“Multi-tasking” took on a whole new meaning for me the other day when I conducted two mediations simultaneously, i.e. at the same time! Sounds strange, doesn’t it?
It came about at the last minute. I already had one scheduled for the morning. During the previous afternoon, defense counsel telephoned to advise that she had another matter with the same plaintiff’s counsel and asked if I would do the second one at the same time. I thought about it for a moment – as the logistics concerned me. Once I sorted out the logistics in my mind – two separate conference rooms for plaintiff’s counsel so she could speak to each client privately and one conference room for defendant – I figured “why not?” If counsel were agreeable and wanted to do it, I should give it a try. So, I said “yes,” albeit with trepidation.
That morning, I came to my office, feeling nervous and apprehensive as I wanted everything to go smoothly and was still trying to figure out how to make the most efficient use of time and not keep each plaintiff and the defendant waiting too long.
So. . . I started. While normally, I might start a mediation with a joint session, I knew using separate sessions throughout these mediations was the only way to do this. So, I met with one plaintiff and counsel, went through the preliminaries and then learned from her what her case was about. While I went to speak with defense counsel about the case, plaintiff’s counsel met with her second plaintiff. After meeting with defense counsel, I than met with the second plaintiff and counsel, went through the preliminaries and then learned about her case. As I left the room, I discussed with plaintiff’s counsel the defendant’s response to the first plaintiff’s position in the first case so that she could confer with the first plaintiff while I again conferred with defendant and her counsel on the second case. When I finished conferring with defendant and her counsel, I met with plaintiff’s counsel to discuss both matters. At this point, it seemed appropriate for me to meet with both counsel to discuss both matters and so we did.
. . .And so this round-robin continued with my going from room to room, trying always to keep neither the plaintiffs nor the defendant waiting too long.
Somehow, we managed to settle one of the cases and to determine that more information gathering was needed before the second matter might be resolved.
As I moved between the plaintiffs, I wondered how each plaintiff felt, knowing that she had only 50% of her counsel’s attention and guidance due to the other plaintiff in the other room. No doubt, plaintiff’s counsel felt it a bit awkward moving between her two clients. Was something lost in the “process” of mediation? Was it dehumanized? Had it become mechanical? I hope not. I tried to keep it personal and take time with each plaintiff but, at the same time, I realized I had to keep the “process” moving and do so efficiently! Needless to say, I did an awful lot of walking! I certainly got my exercise – both physically and mentally!

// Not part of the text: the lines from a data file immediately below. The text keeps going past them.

Background: an optimization exercise with open tools, aiming at small area and a short achievable clock period. Do not read the settings as production practice.
In this exercise RTL edits were held to simulation tests only and were not proved equivalent to the original.
Power figures rest on the tool's default switching activity, not on a simulated workload.

[flow/config.mk]
export PLATFORM = sky130hd
export DESIGN_NAME = simframe_top
export DESIGN_NICKNAME = simframe_top
export VERILOG_FILES = /design/flow/design.v
export SDC_FILE = /design/flow/constraint.sdc
export NUM_CORES = 4
export LEC_CHECK = 0
export CAP_MARGIN = 20
export CORE_MARGIN = 2
export CORE_UTILIZATION = 40
export SETUP_SLACK_MARGIN = 0.3
export SLEW_MARGIN = 20
[flow/constraint.sdc]
create_clock -name core_clock -period 7.0 [get_ports {clk}]
set_input_delay 1.4000 -clock core_clock [delete_from_list [all_inputs] [get_ports {clk}]]
set_output_delay 1.4000 -clock core_clock [all_outputs]
set_load 0.01 [all_outputs]
[flow/design.v]
`default_nettype none
package simframe_pkg;
   localparam int word_width      = 32;
   localparam int reg_index_width = 5;
   localparam logic [word_width-1:0] module_version = 1;
   localparam logic [reg_index_width-1:0] reg_module_rev = 0;
   localparam logic [reg_index_width-1:0] reg_fifo_ctl   = 1;
   localparam logic [reg_index_width-1:0] reg_load_f0    = 2;
   localparam logic [reg_index_width-1:0] reg_load_f1    = 3;
   localparam logic [reg_index_width-1:0] reg_start      = 4;
   localparam logic [reg_index_width-1:0] reg_cont_mode  = 5;
   localparam int bit_f0_clear = 0;
   localparam int bit_f1_clear = 1;
   localparam logic [1:0] resp_okay   = 2'd0;
   localparam logic [1:0] resp_decerr = 2'd3;
   localparam int clear_cycles = 15;
endpackage
`default_nettype wire
`timescale 1ns/100ps
`default_nettype none
module simframe_reg_write #(
   parameter int pattern_width = 32,
   parameter int fifo_depth    = 64,
   localparam int count_width  = $clog2(fifo_depth + 1)
) (
   input  logic                                       clk,
   input  logic                                       resetn,
   input  logic                                       reg_write,
   input  logic [simframe_pkg::reg_index_width-1:0]   reg_windx,
   input  logic [simframe_pkg::word_width-1:0]        reg_wdata,
   input  logic [1:0]                                 active_fifo,
   output logic [1:0]                                 reg_wresp,
   output logic                                       wr_idle,
   output logic                                       load_f0,
   output logic                                       load_f1,
   output logic [pattern_width-1:0]                   load_data,
   output logic                                       clear_f0,
   output logic                                       clear_f1,
   output logic [count_width-1:0]                     f0_count,
   output logic [count_width-1:0]                     f1_count,
   output logic [1:0]                                 on_deck,
   output logic                                       cont_mode,
   output logic                                       new_job
);
   localparam int hold_width = $clog2(simframe_pkg::clear_cycles + 1);
   localparam logic [hold_width-1:0]  hold_start = hold_width'(simframe_pkg::clear_cycles);
   localparam logic [count_width-1:0] count_max  = count_width'(fifo_depth);
   logic [hold_width-1:0] f0_hold;
   logic [hold_width-1:0] f1_hold;
   assign clear_f0 = (f0_hold != '0);
   assign clear_f1 = (f1_hold != '0);
   assign wr_idle = (f0_hold == '0) && (f1_hold == '0);
   always_ff @(posedge clk) begin
      if (!resetn) begin
         reg_wresp <= simframe_pkg::resp_okay;
         load_f0   <= 1'b0;
         load_f1   <= 1'b0;
         f0_hold   <= '0;
         f1_hold   <= '0;
         f0_count  <= '0;
         f1_count  <= '0;
         on_deck   <= 2'b00;
         cont_mode <= 1'b0;
         new_job   <= 1'b0;
      end else begin
         load_f0 <= 1'b0;
         load_f1 <= 1'b0;
         new_job <= 1'b0;
         if (f0_hold != '0) f0_hold <= f0_hold - 1'b1;
         if (f1_hold != '0) f1_hold <= f1_hold - 1'b1;
         if ((active_fifo != 2'b00) && !cont_mode) on_deck <= 2'b00;
         if (reg_write) begin
            reg_wresp <= simframe_pkg::resp_okay;
            case (reg_windx)
               simframe_pkg::reg_module_rev: ;
               simframe_pkg::reg_fifo_ctl: begin
                  if (reg_wdata[simframe_pkg::bit_f0_clear] && !active_fifo[0]) begin
                     f0_count <= '0;
                     f0_hold  <= hold_start;
                  end
                  if (reg_wdata[simframe_pkg::bit_f1_clear] && !active_fifo[1]) begin
                     f1_count <= '0;
                     f1_hold  <= hold_start;
                  end
               end
               simframe_pkg::reg_load_f0:
                  if (!active_fifo[0] && (f0_count != count_max)) begin
                     load_f0  <= 1'b1;
                     f0_count <= f0_count + 1'b1;
                  end
               simframe_pkg::reg_load_f1:
                  if (!active_fifo[1] && (f1_count != count_max)) begin
                     load_f1  <= 1'b1;
                     f1_count <= f1_count + 1'b1;
                  end
               simframe_pkg::reg_start:
                  case (reg_wdata[1:0])
                     2'b00: on_deck <= 2'b00;
                     2'b01:
                        if (f0_count != '0) begin
                           on_deck <= 2'b01;
                           new_job <= (active_fifo == 2'b00);
                        end
                     2'b10:
                        if (f1_count != '0) begin
                           on_deck <= 2'b10;
                           new_job <= (active_fifo == 2'b00);
                        end
                     default: ;
                  endcase
               simframe_pkg::reg_cont_mode: cont_mode <= reg_wdata[0];
               default: reg_wresp <= simframe_pkg::resp_decerr;
            endcase
         end
      end
   end
   always_ff @(posedge clk) begin
      if (reg_write) load_data <= pattern_width'(reg_wdata);
   end
endmodule
`default_nettype wire
`timescale 1ns/100ps
`default_nettype none
module pattern_fifo #(
   parameter int pattern_width = 32,
   parameter int fifo_depth    = 64,
   localparam int count_width  = $clog2(fifo_depth + 1),
   localparam int addr_width   = $clog2(fifo_depth)
) (
   input  logic                     clk,
   input  logic                     resetn,
   input  logic                     clear,
   input  logic                     load,
   input  logic [pattern_width-1:0] load_data,
   input  logic                     pop,
   output logic [pattern_width-1:0] head_data,
   output logic                     head_valid
);
   localparam logic [addr_width-1:0] last_addr = addr_width'(fifo_depth - 1);
   logic [pattern_width-1:0] mem [fifo_depth];
   logic [addr_width-1:0]    wr_ptr;
   logic [addr_width-1:0]    rd_ptr;
   logic [count_width-1:0]   count;
   logic                     wb_valid;
   logic [pattern_width-1:0] wb_data;
   logic mem_empty;
   logic pop_ok;
   logic pop_wb;
   logic pop_mem;
   logic wr_en;
   function automatic logic [addr_width-1:0] next_ptr(input logic [addr_width-1:0] ptr);
      next_ptr = (ptr == last_addr) ? {addr_width{1'b0}} : ptr + 1'b1;
   endfunction
   assign mem_empty = (count == '0);
   assign head_valid = !mem_empty || wb_valid;
   assign head_data  = mem_empty ? wb_data : mem[rd_ptr];
   assign pop_ok  = pop && head_valid;
   assign pop_wb  = pop_ok && mem_empty;
   assign pop_mem = pop_ok && !mem_empty;
   assign wr_en = load || (wb_valid && !pop_wb);
   always_ff @(posedge clk) begin
      if (!resetn || clear) begin
         wr_ptr   <= '0;
         rd_ptr   <= '0;
         count    <= '0;
         wb_valid <= 1'b0;
      end else begin
         wb_valid <= pop_ok;
         if (wr_en)   wr_ptr <= next_ptr(wr_ptr);
         if (pop_mem) rd_ptr <= next_ptr(rd_ptr);
         if (wr_en && !pop_mem)      count <= count + 1'b1;
         else if (!wr_en && pop_mem) count <= count - 1'b1;
      end
   end
   always_ff @(posedge clk) begin
      if (wr_en) mem[wr_ptr] <= wb_valid ? wb_data : load_data;
      if (pop_ok) wb_data <= head_data;
   end
endmodule
`default_nettype wire
`timescale 1ns/100ps
`default_nettype none
module stream_sequencer #(
   parameter int pattern_width = 32,
   parameter int fifo_depth    = 64,
   localparam int count_width  = $clog2(fifo_depth + 1)
) (
   input  logic                     clk,
   input  logic                     resetn,
   input  logic [1:0]               on_deck,
   input  logic                     cont_mode,
   input  logic [count_width-1:0]   f0_count,
   input  logic [count_width-1:0]   f1_count,
   input  logic [pattern_width-1:0] f0_head,
   input  logic [pattern_width-1:0] f1_head,
   input  logic                     f0_head_valid,
   input  logic                     f1_head_valid,
   input  logic                     stream_ready,
   output logic                     pop_f0,
   output logic                     pop_f1,
   output logic [1:0]               active_fifo,
   output logic [pattern_width-1:0] stream_data,
   output logic                     stream_valid
);
   logic [count_width-1:0] remaining;
   logic xfer;
   logic pass_done;
   logic chain_ok;
   logic start_f0;
   logic start_f1;
   assign xfer = stream_valid && stream_ready;
   assign pass_done = xfer && (remaining == count_width'(1));
   assign chain_ok = !stream_valid || cont_mode;
   assign start_f0 = chain_ok && (on_deck == 2'b01) && (f0_count != '0) && f0_head_valid;
   assign start_f1 = chain_ok && (on_deck == 2'b10) && (f1_count != '0) && f1_head_valid;
   assign stream_data = active_fifo[1] ? f1_head : f0_head;
   assign pop_f0 = xfer && active_fifo[0];
   assign pop_f1 = xfer && active_fifo[1];
   always_ff @(posedge clk) begin
      if (!resetn) begin
         active_fifo  <= 2'b00;
         stream_valid <= 1'b0;
         remaining    <= '0;
      end else if (xfer) begin
         remaining <= remaining - 1'b1;
      end
      if (resetn && (!stream_valid || pass_done)) begin
         if (start_f0) begin
            active_fifo  <= 2'b01;
            remaining    <= f0_count;
            stream_valid <= 1'b1;
         end else if (start_f1) begin
            active_fifo  <= 2'b10;
            remaining    <= f1_count;
            stream_valid <= 1'b1;
         end else begin
            active_fifo  <= 2'b00;
            stream_valid <= 1'b0;
         end
      end
   end
endmodule
`default_nettype wire
`timescale 1ns/100ps
`default_nettype none
module simframe_reg_read #(
   parameter int fifo_depth   = 64,
   localparam int count_width = $clog2(fifo_depth + 1)
) (
   input  logic                                       clk,
   input  logic                                       resetn,
   input  logic                                       reg_read,
   input  logic [simframe_pkg::reg_index_width-1:0]   reg_rindx,
   input  logic                                       clear_f0,
   input  logic                                       clear_f1,
   input  logic [count_width-1:0]                     f0_count,
   input  logic [count_width-1:0]                     f1_count,
   input  logic [1:0]                                 active_fifo,
   input  logic                                       cont_mode,
   output logic                                       reg_rvalid,
   output logic [simframe_pkg::word_width-1:0]        reg_rdata,
   output logic [1:0]                                 reg_rresp
);
   logic [simframe_pkg::word_width-1:0] rd_value;
   logic [1:0]                          rd_resp;
   always_comb begin
      rd_value = '0;
      rd_resp  = simframe_pkg::resp_okay;
      case (reg_rindx)
         simframe_pkg::reg_module_rev: rd_value = simframe_pkg::module_version;
         simframe_pkg::reg_fifo_ctl:   rd_value[1:0] = {clear_f1, clear_f0};
         simframe_pkg::reg_load_f0:    rd_value[count_width-1:0] = f0_count;
         simframe_pkg::reg_load_f1:    rd_value[count_width-1:0] = f1_count;
         simframe_pkg::reg_start:      rd_value[1:0] = active_fifo;
         simframe_pkg::reg_cont_mode:  rd_value[0] = cont_mode;
         default:                      rd_resp = simframe_pkg::resp_decerr;
      endcase
   end
   always_ff @(posedge clk) begin
      if (!resetn) reg_rvalid <= 1'b0;
      else         reg_rvalid <= reg_read;
   end
   always_ff @(posedge clk) begin
      if (reg_read) begin
         reg_rdata <= rd_value;
         reg_rresp <= rd_resp;
      end
   end
endmodule
`default_nettype wire
`timescale 1ns/100ps
`default_nettype none
module simframe_top #(
   parameter int pattern_width = 32,
   parameter int fifo_depth    = 64,
   localparam int count_width  = $clog2(fifo_depth + 1)
) (
   input  logic                                       clk,
   input  logic                                       resetn,
   input  logic                                       reg_write,
   input  logic                                       reg_read,
   input  logic [simframe_pkg::reg_index_width-1:0]   reg_windx,
   input  logic [simframe_pkg::reg_index_width-1:0]   reg_rindx,
   input  logic [simframe_pkg::word_width-1:0]        reg_wdata,
   output logic [1:0]                                 reg_wresp,
   output logic                                       wr_idle,
   output logic                                       reg_rvalid,
   output logic [simframe_pkg::word_width-1:0]        reg_rdata,
   output logic [1:0]                                 reg_rresp,
   output logic [pattern_width-1:0]                   stream_data,
   output logic                                       stream_valid,
   input  logic                                       stream_ready,
   output logic                                       new_job
);
   logic                     load_f0;
   logic                     load_f1;
   logic [pattern_width-1:0] load_data;
   logic                     clear_f0;
   logic                     clear_f1;
   logic [1:0]               on_deck;
   logic                     cont_mode;
   logic [count_width-1:0]   f0_count;
   logic [count_width-1:0]   f1_count;
   logic [pattern_width-1:0] f0_head;
   logic [pattern_width-1:0] f1_head;
   logic                     f0_head_valid;
   logic                     f1_head_valid;
   logic                     pop_f0;
   logic                     pop_f1;
   logic [1:0]               active_fifo;
   simframe_reg_write #(
      .pattern_width (pattern_width),
      .fifo_depth    (fifo_depth)
   ) u_reg_write (
      .clk         (clk),
      .resetn      (resetn),
      .reg_write   (reg_write),
      .reg_windx   (reg_windx),
      .reg_wdata   (reg_wdata),
      .active_fifo (active_fifo),
      .reg_wresp   (reg_wresp),
      .wr_idle     (wr_idle),
      .load_f0     (load_f0),
      .load_f1     (load_f1),
      .load_data   (load_data),
      .clear_f0    (clear_f0),
      .clear_f1    (clear_f1),
      .f0_count    (f0_count),
      .f1_count    (f1_count),
      .on_deck     (on_deck),
      .cont_mode   (cont_mode),
      .new_job     (new_job)
   );
   pattern_fifo #(
      .pattern_width (pattern_width),
      .fifo_depth    (fifo_depth)
   ) u_fifo0 (
      .clk        (clk),
      .resetn     (resetn),
      .clear      (clear_f0),
      .load       (load_f0),
      .load_data  (load_data),
      .pop        (pop_f0),
      .head_data  (f0_head),
      .head_valid (f0_head_valid)
   );
   pattern_fifo #(
      .pattern_width (pattern_width),
      .fifo_depth    (fifo_depth)
   ) u_fifo1 (
      .clk        (clk),
      .resetn     (resetn),
      .clear      (clear_f1),
      .load       (load_f1),
      .load_data  (load_data),
      .pop        (pop_f1),
      .head_data  (f1_head),
      .head_valid (f1_head_valid)
   );
   stream_sequencer #(
      .pattern_width (pattern_width),
      .fifo_depth    (fifo_depth)
   ) u_sequencer (
      .clk           (clk),
      .resetn        (resetn),
      .on_deck       (on_deck),
      .cont_mode     (cont_mode),
      .f0_count      (f0_count),
      .f1_count      (f1_count),
      .f0_head       (f0_head),
      .f1_head       (f1_head),
      .f0_head_valid (f0_head_valid),
      .f1_head_valid (f1_head_valid),
      .stream_ready  (stream_ready),
      .pop_f0        (pop_f0),
      .pop_f1        (pop_f1),
      .active_fifo   (active_fifo),
      .stream_data   (stream_data),
      .stream_valid  (stream_valid)
   );
   simframe_reg_read #(
      .fifo_depth (fifo_depth)
   ) u_reg_read (
      .clk         (clk),
      .resetn      (resetn),
      .reg_read    (reg_read),
      .reg_rindx   (reg_rindx),
      .clear_f0    (clear_f0),
      .clear_f1    (clear_f1),
      .f0_count    (f0_count),
      .f1_count    (f1_count),
      .active_fifo (active_fifo),
      .cont_mode   (cont_mode),
      .reg_rvalid  (reg_rvalid),
      .reg_rdata   (reg_rdata),
      .reg_rresp   (reg_rresp)
   );
endmodule
`default_nettype wire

Would I do this again? Probably, but only if asked. It is not a process I would promote, or endorse as it seemed to “cheat” each plaintiff out of the “process” each came to participate in; to wit, mediation. Studies have shown that when we attempt to multi-task, we do each task less well than if we were focusing solely on one of those tasks. This is definitely how I felt about my multiple mediations; each lost something in the “process”.
. . .Just something to think about!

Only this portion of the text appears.